[[ Data to use, beginning ]]

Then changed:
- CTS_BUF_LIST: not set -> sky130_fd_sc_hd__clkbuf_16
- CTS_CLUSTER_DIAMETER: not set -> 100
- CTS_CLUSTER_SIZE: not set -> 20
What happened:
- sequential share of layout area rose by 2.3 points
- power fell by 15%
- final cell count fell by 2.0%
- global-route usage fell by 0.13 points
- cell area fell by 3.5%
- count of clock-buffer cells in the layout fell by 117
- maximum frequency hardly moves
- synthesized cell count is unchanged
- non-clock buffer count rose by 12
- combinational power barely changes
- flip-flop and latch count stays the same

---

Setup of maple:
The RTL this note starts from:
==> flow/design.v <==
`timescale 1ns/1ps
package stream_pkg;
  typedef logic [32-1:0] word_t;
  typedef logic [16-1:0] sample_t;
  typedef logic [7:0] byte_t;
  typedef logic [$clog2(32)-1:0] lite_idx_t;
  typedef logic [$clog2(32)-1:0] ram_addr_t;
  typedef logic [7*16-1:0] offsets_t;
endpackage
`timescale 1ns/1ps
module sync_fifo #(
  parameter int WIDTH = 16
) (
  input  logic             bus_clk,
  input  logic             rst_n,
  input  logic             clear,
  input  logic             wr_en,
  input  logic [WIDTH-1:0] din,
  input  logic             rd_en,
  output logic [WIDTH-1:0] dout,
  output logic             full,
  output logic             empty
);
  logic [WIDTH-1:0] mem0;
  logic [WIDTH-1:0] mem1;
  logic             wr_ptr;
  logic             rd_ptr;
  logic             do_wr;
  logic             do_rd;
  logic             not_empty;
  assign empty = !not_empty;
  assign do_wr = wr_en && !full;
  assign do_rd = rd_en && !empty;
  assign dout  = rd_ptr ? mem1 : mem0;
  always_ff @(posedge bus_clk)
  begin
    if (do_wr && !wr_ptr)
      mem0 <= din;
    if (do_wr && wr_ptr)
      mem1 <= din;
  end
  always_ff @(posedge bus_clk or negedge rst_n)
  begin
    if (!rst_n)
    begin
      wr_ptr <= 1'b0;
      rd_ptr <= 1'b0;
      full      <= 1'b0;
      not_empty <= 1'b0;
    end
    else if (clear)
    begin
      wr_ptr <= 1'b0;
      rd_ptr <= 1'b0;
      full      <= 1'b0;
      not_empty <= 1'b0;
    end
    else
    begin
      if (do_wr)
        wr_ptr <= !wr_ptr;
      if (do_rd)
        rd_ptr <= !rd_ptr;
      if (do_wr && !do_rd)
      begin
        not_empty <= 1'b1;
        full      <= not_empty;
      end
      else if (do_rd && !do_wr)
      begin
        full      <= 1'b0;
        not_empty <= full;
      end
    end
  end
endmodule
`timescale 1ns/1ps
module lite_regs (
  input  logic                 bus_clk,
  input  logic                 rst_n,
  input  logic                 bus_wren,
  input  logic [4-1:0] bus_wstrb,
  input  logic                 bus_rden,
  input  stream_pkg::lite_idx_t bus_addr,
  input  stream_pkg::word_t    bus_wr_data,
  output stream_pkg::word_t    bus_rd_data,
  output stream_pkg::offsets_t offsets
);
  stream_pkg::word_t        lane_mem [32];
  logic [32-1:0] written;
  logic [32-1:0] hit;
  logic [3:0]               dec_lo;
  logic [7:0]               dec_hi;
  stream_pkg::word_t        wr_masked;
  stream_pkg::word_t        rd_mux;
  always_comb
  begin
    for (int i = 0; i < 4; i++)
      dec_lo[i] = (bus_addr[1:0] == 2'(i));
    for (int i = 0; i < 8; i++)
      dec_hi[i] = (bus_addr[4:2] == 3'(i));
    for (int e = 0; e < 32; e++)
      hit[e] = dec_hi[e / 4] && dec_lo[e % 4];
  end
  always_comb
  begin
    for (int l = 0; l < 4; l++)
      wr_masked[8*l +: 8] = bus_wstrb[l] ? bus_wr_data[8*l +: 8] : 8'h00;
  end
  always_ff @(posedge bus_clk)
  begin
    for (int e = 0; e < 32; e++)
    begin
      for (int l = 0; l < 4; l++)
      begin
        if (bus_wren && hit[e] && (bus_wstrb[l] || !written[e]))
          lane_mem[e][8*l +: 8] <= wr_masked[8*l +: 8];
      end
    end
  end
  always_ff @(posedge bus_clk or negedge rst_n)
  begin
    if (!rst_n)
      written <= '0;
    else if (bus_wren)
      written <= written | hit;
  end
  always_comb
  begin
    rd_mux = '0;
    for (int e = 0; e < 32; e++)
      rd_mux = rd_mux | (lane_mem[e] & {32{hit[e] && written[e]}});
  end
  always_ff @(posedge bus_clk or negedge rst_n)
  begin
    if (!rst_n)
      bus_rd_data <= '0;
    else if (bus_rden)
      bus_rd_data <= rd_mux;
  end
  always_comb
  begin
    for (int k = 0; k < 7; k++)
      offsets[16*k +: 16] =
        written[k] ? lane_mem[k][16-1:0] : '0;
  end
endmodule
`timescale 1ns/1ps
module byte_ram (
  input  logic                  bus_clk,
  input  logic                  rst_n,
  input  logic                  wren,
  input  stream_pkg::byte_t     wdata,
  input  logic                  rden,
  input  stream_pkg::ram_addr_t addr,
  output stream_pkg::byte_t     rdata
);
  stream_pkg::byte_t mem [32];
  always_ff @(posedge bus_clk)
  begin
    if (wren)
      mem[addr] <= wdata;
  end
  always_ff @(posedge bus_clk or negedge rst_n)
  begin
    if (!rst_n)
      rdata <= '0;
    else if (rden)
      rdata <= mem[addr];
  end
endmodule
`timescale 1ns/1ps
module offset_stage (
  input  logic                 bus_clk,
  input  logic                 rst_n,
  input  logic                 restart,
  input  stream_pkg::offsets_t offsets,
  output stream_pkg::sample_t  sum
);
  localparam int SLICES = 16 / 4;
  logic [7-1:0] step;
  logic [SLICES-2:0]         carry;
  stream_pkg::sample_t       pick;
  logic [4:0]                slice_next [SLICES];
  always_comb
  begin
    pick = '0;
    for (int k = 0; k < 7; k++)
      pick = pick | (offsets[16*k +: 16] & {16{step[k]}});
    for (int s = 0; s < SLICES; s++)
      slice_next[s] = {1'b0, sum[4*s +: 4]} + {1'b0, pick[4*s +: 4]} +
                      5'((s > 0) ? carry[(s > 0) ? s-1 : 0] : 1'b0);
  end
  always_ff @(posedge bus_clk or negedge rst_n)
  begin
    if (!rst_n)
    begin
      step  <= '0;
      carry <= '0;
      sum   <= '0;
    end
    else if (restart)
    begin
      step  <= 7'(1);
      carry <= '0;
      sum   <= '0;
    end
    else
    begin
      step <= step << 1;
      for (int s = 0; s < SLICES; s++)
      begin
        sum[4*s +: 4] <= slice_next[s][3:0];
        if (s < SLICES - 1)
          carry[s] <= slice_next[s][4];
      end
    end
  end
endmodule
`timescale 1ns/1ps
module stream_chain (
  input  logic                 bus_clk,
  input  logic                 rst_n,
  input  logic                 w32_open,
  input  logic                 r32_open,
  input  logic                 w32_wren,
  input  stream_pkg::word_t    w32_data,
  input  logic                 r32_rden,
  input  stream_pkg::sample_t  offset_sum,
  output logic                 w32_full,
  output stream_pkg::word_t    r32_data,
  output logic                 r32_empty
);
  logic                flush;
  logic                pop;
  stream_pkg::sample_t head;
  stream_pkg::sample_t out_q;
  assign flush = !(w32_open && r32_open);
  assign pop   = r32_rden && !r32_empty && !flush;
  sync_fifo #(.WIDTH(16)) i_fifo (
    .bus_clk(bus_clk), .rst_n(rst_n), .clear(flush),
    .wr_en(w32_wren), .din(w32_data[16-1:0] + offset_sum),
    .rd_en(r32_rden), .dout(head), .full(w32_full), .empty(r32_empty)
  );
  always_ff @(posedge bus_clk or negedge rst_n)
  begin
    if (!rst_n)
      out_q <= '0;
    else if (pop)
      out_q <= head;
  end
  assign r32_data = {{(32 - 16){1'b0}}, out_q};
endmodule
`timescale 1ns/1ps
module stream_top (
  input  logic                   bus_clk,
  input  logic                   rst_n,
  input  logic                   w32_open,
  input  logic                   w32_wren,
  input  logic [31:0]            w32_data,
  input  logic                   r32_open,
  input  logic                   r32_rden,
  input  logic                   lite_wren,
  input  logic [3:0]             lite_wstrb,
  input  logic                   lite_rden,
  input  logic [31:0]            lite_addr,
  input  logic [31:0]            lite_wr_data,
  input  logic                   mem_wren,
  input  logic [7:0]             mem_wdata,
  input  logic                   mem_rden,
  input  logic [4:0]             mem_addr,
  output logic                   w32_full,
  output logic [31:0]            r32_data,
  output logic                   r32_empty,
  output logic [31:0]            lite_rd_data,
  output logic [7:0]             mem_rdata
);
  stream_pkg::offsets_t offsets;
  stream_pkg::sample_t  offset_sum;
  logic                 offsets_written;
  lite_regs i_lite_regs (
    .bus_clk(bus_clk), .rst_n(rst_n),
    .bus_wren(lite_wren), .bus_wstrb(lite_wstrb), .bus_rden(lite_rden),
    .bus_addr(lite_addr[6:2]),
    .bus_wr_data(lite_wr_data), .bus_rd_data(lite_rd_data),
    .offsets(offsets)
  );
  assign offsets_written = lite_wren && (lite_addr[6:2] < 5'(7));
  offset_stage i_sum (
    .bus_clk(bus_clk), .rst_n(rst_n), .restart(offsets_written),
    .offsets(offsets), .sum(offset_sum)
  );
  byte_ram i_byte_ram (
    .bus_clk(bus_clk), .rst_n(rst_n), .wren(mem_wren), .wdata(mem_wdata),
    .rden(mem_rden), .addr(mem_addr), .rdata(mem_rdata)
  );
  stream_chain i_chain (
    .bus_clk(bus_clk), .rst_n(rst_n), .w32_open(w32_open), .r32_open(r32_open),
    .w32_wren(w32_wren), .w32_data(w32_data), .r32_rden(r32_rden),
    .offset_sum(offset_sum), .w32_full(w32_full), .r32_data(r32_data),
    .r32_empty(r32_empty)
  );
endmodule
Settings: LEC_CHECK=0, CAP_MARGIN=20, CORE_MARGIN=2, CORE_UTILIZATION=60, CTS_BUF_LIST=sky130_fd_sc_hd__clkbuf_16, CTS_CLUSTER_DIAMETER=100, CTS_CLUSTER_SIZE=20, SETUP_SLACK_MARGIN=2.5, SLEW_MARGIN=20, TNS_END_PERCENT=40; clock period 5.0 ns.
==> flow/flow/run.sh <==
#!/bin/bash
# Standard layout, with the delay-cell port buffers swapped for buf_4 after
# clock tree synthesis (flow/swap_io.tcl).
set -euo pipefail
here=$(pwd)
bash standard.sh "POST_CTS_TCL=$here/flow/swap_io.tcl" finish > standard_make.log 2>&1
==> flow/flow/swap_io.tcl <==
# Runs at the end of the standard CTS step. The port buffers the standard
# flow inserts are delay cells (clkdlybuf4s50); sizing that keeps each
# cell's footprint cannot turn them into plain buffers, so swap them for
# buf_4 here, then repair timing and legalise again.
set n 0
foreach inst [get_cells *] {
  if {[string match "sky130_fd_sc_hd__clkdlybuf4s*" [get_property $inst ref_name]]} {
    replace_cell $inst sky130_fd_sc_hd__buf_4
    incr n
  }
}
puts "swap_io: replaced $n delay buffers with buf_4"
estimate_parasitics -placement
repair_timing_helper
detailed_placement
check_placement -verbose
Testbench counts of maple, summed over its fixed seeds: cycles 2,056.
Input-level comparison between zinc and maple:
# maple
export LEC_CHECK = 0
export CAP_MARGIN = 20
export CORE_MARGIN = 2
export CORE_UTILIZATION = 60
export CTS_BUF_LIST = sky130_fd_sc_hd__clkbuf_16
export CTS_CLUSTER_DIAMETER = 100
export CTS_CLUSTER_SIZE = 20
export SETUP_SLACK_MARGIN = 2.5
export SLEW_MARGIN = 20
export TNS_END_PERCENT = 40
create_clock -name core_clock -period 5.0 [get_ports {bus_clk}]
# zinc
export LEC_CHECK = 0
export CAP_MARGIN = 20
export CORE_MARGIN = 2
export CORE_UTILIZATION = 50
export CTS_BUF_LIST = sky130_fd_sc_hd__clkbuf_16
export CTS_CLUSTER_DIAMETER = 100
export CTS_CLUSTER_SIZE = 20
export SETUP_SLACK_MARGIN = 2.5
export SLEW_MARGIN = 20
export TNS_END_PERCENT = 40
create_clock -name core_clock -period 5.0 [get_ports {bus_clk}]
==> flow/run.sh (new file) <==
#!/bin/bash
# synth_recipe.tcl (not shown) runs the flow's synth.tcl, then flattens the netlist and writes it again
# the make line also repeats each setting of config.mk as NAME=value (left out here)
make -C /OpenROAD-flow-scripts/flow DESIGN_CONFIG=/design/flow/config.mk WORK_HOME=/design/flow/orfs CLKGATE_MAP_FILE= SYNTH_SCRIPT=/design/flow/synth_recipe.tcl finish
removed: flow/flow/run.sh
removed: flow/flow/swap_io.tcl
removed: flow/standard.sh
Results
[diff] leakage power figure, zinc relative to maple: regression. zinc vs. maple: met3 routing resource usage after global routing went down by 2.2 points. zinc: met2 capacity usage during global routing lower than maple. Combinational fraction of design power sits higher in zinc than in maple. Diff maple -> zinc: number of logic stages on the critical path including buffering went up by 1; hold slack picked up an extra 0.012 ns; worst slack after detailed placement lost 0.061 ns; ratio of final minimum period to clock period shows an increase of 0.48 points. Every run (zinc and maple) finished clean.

[[ Data to use, end ]]

Requirement -
The first line of the entries above marks where to begin; repeat each line exactly through the one that contains "The RTL this", and include that line.

Answer section -
Then changed:
- CTS_BUF_LIST: not set -> sky130_fd_sc_hd__clkbuf_16
- CTS_CLUSTER_DIAMETER: not set -> 100
- CTS_CLUSTER_SIZE: not set -> 20
What happened:
- sequential share of layout area rose by 2.3 points
- power fell by 15%
- final cell count fell by 2.0%
- global-route usage fell by 0.13 points
- cell area fell by 3.5%
- count of clock-buffer cells in the layout fell by 117
- maximum frequency hardly moves
- synthesized cell count is unchanged
- non-clock buffer count rose by 12
- combinational power barely changes
- flip-flop and latch count stays the same

---

Setup of maple:
The RTL this note starts from:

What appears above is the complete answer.